SCIENZA
L'Etna sfida le categorie: geologi scoprono una rara origine vulcanica
Uno studio internazionale suggerisce che il vulcano più attivo d'Europa potrebbe appartenere a una quarta classe mai documentata prima
Concetta Vassallo570 wordsEdition №48venerdì 17 luglio 2026 — Edizione № 48

L'Etna, il vulcano più attivo d'Europa, potrebbe appartenere a una rara quarta categoria di vulcani, secondo uno studio pubblicato da ScienceDaily. I geologi hanno a lungo faticato a spiegare come il gigante siciliano si sia formato, poiché non corrisponde ai tre meccanismi classici della vulcanologia: subduzione, hotspot o vulcanismo da rift.
La ricerca suggerisce che l'Etna sia invece alimentato da antiche sacche di magma spinte verso l'alto attraverso crepe create dal movimento delle placche tettoniche. Se confermato, questo meccanismo potrebbe rivelare che vulcani molto più grandi di quanto si credesse possono formarsi attraverso questo processo, riscrivendo parte della comprensione della geologia vulcanica mondiale.

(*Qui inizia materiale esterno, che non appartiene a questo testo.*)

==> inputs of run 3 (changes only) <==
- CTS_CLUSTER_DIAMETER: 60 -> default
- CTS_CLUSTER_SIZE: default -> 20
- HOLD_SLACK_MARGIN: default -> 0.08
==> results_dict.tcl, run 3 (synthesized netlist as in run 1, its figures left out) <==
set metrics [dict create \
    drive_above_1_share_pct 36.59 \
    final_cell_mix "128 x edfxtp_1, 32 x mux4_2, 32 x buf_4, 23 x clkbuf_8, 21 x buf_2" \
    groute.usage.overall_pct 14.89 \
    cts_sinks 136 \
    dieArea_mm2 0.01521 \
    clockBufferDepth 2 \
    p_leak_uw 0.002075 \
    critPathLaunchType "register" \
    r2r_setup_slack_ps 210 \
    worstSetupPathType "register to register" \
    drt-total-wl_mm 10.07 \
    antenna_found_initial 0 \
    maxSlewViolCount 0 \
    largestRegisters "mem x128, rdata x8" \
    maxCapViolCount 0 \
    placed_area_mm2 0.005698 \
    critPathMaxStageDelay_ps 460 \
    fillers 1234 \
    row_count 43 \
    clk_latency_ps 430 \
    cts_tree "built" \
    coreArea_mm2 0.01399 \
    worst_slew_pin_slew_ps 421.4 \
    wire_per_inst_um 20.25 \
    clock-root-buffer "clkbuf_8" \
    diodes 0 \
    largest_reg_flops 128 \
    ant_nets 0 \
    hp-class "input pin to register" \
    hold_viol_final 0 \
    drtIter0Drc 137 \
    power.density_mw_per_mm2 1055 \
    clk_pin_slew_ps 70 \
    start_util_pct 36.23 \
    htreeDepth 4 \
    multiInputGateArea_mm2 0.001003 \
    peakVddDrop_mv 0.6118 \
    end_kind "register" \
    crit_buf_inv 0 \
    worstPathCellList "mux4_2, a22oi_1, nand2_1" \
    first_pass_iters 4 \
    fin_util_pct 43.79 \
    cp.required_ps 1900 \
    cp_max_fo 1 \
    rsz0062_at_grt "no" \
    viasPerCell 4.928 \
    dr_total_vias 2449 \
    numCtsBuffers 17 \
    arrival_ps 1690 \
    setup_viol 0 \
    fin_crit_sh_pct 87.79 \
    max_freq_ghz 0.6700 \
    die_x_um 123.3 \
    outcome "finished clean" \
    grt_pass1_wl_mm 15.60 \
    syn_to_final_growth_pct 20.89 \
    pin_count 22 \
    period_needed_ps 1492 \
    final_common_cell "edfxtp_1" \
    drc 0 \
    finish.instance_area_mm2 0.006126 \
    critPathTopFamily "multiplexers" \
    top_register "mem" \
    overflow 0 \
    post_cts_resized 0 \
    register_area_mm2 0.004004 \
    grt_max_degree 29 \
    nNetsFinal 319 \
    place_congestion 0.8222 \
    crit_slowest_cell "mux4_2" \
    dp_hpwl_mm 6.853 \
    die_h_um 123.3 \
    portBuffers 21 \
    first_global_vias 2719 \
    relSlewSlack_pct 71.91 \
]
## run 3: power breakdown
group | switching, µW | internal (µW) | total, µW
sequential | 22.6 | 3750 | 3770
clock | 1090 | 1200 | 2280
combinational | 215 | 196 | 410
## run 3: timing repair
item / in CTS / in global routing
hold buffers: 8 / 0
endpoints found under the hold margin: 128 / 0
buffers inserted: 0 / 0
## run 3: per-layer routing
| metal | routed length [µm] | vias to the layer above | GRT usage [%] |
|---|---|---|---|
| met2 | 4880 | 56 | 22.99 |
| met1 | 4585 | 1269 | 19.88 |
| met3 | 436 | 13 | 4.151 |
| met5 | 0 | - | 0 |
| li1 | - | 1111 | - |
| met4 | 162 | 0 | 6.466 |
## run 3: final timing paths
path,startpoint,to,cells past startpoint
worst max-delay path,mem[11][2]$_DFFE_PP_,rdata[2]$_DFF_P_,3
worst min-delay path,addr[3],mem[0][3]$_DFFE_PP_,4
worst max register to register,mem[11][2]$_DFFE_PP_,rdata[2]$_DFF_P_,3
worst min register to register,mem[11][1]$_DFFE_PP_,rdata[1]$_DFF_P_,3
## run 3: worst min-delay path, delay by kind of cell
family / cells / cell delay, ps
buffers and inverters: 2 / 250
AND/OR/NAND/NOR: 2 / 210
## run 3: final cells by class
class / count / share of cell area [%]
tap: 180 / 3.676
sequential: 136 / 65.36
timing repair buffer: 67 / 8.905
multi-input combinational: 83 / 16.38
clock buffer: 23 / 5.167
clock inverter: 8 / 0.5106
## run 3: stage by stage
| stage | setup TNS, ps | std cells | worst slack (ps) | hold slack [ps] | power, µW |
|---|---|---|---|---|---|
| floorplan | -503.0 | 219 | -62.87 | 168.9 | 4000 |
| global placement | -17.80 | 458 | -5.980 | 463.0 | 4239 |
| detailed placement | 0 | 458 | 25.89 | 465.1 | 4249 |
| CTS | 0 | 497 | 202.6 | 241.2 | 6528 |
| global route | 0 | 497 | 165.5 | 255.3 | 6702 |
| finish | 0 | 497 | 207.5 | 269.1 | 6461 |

La scoperta ha implicazioni dirette per la Sicilia orientale, dove l'Etna domina il paesaggio e la vita di milioni di persone. Comprendere le vere origini e i meccanismi del vulcano potrebbe migliorare le capacità di previsione dei geologi e, di conseguenza, i sistemi di allerta precoce per le comunità che vivono alle sue pendici.